BME.10 A phantom for quality assurance of a 9.4T MRI
Team Members Heading link
- Christian Lee
- Tuyen Mai
- David Miller
- Jesus Ramos
- Alexandra Vorobyeva
Project Description Heading link
Magnetic resonance imaging (MRI) is one of the most widely used modalities for diagnostics and imaging of humans or research on animals. Ensuring that equipment is properly calibrated is crucial to providing good quality images. Phantoms are quality assurance devices that assist in the calibration of MRI machines, thanks to their precisely manufactured components which can help assess image quality, image alignment, etc. While a variety of commercial phantoms exist in the market, researchers at the Preclinical Imaging Core Lab do not have an effective phantom that can assess the quality of their 9.4T small animal MRI. Current standardized methods for quality assurance are well-established for human MRI, but it is not the case for animal-scale systems.
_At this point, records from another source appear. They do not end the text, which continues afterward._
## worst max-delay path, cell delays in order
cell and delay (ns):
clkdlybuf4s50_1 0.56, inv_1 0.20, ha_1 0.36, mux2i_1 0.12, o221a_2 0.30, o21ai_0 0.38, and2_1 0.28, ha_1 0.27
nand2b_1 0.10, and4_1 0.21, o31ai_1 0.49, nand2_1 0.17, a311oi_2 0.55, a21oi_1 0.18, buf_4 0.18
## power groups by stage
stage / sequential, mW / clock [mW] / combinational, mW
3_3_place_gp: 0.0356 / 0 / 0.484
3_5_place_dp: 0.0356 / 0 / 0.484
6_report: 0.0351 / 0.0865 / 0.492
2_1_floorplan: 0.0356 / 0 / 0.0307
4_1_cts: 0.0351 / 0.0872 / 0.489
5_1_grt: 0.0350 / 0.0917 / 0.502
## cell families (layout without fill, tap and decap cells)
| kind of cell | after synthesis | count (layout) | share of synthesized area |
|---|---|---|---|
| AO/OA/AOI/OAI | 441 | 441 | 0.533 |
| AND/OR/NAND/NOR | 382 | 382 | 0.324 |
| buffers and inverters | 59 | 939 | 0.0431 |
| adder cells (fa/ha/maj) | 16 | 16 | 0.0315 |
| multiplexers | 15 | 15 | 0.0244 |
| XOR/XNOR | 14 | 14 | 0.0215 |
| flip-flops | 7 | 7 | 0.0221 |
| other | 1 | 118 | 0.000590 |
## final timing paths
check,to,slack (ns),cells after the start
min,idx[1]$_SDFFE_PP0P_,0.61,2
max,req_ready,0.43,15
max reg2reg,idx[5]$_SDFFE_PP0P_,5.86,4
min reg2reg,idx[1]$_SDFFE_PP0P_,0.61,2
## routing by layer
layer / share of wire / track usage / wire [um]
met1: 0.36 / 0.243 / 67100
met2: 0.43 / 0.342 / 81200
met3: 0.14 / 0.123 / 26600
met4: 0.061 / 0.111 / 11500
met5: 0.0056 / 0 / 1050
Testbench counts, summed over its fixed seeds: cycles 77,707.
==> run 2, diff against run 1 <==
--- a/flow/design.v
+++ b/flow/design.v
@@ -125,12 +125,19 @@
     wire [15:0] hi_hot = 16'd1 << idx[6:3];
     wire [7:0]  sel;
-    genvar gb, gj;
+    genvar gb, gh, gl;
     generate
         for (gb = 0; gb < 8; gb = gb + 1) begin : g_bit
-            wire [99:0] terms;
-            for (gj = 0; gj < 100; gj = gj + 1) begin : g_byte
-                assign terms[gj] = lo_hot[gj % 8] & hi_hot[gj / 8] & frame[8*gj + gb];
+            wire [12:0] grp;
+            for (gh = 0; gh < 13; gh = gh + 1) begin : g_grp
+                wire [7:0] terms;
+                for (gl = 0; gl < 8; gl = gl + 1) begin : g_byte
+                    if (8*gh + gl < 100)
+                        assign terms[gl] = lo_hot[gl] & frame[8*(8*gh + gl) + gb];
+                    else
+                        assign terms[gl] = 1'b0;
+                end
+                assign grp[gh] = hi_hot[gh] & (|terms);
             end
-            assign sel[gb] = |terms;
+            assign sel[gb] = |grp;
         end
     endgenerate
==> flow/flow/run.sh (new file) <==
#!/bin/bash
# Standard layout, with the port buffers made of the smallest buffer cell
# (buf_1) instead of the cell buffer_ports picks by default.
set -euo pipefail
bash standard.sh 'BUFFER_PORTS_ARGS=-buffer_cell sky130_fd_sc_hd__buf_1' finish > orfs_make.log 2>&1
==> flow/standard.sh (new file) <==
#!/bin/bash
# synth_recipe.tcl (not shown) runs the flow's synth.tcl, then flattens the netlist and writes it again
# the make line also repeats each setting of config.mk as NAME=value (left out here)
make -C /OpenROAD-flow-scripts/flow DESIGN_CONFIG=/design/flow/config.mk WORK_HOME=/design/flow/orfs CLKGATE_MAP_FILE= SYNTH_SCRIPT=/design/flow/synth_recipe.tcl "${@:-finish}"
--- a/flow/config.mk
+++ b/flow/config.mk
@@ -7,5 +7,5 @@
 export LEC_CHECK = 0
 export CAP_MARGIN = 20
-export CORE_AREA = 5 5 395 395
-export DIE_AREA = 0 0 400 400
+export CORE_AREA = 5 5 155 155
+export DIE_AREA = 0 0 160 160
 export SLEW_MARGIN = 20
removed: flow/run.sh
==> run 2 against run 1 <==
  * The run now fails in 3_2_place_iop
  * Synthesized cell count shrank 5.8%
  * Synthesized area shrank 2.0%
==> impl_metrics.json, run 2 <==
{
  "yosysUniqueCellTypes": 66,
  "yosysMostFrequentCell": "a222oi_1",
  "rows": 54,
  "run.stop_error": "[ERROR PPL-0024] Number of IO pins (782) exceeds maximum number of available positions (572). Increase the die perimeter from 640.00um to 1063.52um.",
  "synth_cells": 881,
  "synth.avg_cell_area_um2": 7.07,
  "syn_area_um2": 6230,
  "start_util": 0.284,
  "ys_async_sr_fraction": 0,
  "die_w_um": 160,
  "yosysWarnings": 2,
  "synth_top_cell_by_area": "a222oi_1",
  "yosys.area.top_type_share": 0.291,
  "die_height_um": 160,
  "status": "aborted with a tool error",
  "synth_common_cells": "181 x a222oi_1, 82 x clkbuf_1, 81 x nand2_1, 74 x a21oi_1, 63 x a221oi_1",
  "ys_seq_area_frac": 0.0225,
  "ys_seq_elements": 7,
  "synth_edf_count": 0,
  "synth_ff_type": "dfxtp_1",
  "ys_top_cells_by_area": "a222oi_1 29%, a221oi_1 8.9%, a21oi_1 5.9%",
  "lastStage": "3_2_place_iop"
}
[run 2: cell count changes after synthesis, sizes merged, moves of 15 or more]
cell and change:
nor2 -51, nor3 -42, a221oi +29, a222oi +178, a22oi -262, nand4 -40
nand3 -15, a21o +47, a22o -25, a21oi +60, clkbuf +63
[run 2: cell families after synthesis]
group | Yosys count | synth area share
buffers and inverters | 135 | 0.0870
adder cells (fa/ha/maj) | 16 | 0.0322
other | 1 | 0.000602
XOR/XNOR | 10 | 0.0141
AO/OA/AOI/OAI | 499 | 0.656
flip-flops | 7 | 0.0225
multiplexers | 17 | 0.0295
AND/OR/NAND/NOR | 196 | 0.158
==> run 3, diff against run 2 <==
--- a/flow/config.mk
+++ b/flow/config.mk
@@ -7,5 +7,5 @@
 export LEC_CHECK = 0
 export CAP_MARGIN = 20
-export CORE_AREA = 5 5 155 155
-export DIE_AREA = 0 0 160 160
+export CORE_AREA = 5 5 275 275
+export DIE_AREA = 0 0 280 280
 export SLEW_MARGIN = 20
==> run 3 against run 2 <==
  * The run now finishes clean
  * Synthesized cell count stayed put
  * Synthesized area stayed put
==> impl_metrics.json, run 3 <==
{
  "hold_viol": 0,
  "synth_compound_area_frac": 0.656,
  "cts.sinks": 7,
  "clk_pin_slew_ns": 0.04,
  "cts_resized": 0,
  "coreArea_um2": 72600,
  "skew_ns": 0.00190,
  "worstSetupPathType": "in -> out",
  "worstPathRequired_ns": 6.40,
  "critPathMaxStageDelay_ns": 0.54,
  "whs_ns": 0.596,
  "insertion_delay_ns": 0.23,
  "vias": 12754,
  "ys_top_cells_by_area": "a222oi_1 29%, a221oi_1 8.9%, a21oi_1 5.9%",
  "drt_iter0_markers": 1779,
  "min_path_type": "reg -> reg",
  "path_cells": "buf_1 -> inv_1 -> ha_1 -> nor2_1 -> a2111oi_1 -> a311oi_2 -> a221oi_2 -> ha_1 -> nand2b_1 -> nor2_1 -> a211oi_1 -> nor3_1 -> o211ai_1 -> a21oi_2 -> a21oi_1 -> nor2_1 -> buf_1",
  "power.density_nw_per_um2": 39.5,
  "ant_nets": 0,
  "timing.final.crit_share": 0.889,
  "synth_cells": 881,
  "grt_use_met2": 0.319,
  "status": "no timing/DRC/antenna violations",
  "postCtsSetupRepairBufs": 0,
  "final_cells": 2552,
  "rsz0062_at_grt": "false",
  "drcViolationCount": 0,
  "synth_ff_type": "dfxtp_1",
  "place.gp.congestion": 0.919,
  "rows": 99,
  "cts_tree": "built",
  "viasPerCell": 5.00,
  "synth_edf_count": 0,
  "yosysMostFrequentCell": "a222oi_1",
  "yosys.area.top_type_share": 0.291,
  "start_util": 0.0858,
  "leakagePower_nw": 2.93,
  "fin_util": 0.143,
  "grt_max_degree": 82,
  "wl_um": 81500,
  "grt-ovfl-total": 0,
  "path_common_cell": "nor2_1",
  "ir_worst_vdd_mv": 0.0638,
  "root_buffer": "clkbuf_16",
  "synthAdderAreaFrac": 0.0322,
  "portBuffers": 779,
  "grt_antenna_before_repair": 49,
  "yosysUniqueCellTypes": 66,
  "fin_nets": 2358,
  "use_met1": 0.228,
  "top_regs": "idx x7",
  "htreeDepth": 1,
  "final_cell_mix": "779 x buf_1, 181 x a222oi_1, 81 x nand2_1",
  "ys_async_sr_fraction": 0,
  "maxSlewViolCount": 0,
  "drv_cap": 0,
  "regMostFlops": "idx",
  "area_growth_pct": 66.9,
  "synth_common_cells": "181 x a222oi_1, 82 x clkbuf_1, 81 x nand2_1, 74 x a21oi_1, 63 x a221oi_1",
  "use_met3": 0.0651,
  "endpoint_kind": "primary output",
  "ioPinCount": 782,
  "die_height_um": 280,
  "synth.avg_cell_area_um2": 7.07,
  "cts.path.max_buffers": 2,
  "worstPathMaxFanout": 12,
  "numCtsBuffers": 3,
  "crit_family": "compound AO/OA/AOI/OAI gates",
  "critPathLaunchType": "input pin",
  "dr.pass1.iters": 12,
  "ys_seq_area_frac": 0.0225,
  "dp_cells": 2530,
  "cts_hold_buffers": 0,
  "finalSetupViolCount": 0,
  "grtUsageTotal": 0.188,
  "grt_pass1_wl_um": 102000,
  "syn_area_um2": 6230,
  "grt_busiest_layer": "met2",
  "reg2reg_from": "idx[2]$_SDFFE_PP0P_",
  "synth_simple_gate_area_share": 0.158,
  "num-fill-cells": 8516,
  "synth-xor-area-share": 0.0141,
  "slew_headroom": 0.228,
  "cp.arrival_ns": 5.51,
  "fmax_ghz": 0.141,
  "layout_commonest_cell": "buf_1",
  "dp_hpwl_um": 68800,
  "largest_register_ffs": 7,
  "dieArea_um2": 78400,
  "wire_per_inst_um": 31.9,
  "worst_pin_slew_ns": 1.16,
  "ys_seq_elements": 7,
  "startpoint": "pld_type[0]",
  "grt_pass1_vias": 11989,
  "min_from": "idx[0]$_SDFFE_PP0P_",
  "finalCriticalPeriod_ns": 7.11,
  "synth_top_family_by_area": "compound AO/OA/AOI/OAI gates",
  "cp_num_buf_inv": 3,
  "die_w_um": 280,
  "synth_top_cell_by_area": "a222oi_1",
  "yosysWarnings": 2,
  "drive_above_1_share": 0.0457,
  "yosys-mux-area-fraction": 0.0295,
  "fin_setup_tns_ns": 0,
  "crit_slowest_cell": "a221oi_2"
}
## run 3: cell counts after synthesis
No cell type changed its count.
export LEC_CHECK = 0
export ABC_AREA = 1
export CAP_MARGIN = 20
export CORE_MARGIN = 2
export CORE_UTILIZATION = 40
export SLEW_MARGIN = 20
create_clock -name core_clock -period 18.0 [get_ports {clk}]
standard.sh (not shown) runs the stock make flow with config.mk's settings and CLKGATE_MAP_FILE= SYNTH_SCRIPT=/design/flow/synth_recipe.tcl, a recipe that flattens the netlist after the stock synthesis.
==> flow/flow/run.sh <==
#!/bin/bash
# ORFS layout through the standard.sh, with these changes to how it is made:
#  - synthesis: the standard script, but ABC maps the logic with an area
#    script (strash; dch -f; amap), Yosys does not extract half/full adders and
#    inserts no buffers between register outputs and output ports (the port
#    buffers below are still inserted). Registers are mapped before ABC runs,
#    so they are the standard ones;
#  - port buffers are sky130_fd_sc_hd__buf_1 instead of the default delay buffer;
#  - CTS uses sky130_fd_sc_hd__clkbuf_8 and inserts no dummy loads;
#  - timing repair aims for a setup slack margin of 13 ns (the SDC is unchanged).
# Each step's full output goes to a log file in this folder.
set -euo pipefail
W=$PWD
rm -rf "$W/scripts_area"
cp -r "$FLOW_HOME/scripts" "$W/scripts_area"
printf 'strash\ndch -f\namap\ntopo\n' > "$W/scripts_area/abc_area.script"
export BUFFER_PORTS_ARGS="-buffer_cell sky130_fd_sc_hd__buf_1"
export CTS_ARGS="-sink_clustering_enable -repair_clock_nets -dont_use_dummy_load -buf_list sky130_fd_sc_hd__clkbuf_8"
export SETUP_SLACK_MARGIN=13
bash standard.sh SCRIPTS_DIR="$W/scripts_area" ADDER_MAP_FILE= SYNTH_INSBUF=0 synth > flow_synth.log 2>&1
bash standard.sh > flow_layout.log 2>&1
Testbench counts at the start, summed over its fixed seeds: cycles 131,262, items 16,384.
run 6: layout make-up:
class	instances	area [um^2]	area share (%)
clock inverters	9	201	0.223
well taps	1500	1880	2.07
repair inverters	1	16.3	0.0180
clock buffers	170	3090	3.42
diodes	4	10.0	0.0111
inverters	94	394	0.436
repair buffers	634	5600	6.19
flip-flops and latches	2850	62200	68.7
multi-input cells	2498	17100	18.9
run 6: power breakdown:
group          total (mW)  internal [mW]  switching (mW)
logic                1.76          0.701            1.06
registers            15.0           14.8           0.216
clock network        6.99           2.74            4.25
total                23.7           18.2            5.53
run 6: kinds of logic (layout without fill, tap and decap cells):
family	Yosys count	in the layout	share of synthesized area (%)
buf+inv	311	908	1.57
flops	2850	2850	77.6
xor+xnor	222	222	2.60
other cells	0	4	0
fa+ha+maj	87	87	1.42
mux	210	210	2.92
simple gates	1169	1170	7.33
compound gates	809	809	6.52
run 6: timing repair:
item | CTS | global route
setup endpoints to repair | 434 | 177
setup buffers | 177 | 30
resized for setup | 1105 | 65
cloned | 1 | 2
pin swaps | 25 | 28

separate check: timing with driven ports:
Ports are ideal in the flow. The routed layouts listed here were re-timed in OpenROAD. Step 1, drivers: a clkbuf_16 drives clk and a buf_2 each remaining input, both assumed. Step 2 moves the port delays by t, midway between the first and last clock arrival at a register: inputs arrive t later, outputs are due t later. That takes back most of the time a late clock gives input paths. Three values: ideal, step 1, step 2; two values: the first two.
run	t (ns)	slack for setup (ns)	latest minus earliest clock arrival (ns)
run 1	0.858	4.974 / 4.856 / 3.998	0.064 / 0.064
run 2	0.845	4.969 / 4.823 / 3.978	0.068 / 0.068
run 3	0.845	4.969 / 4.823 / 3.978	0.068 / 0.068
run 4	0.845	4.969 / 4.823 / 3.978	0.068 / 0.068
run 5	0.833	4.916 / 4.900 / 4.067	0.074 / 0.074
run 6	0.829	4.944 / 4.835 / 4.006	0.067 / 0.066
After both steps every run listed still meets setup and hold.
This project aims to design a quality assurance phantom for the 9.4T MRI machine that can test five equipment functions: geometric accuracy, high-contrast spatial resolution, slice thickness accuracy, slice position accuracy and image intensity uniformity within coil dimensions of 72 mm. Inner components of our phantom are assembled from laser-cut acrylic pieces, with the outer body made from a polycarbonate pipe, allowing it to be much less expensive compared to other commercial phantoms. During verification testing, we placed the inner component of the phantom on a granite flat-surface plate and used a caliper to conduct 20 trials of measurements to verify the dimensional accuracy of our slice position accuracy structures. Using ANOVA and individual pair-wise t-test, we identified no significant difference between the distance from the crossing of the slice position accuracy wedges to the bottom of the phantom. This verifies that our device can test whether MRI slices are correctly located and are perpendicular to the MRI coil. By introducing this small quality assurance phantom, we hope to create an affordable and easily accessible alternative for labs using small animal-scale MRI systems.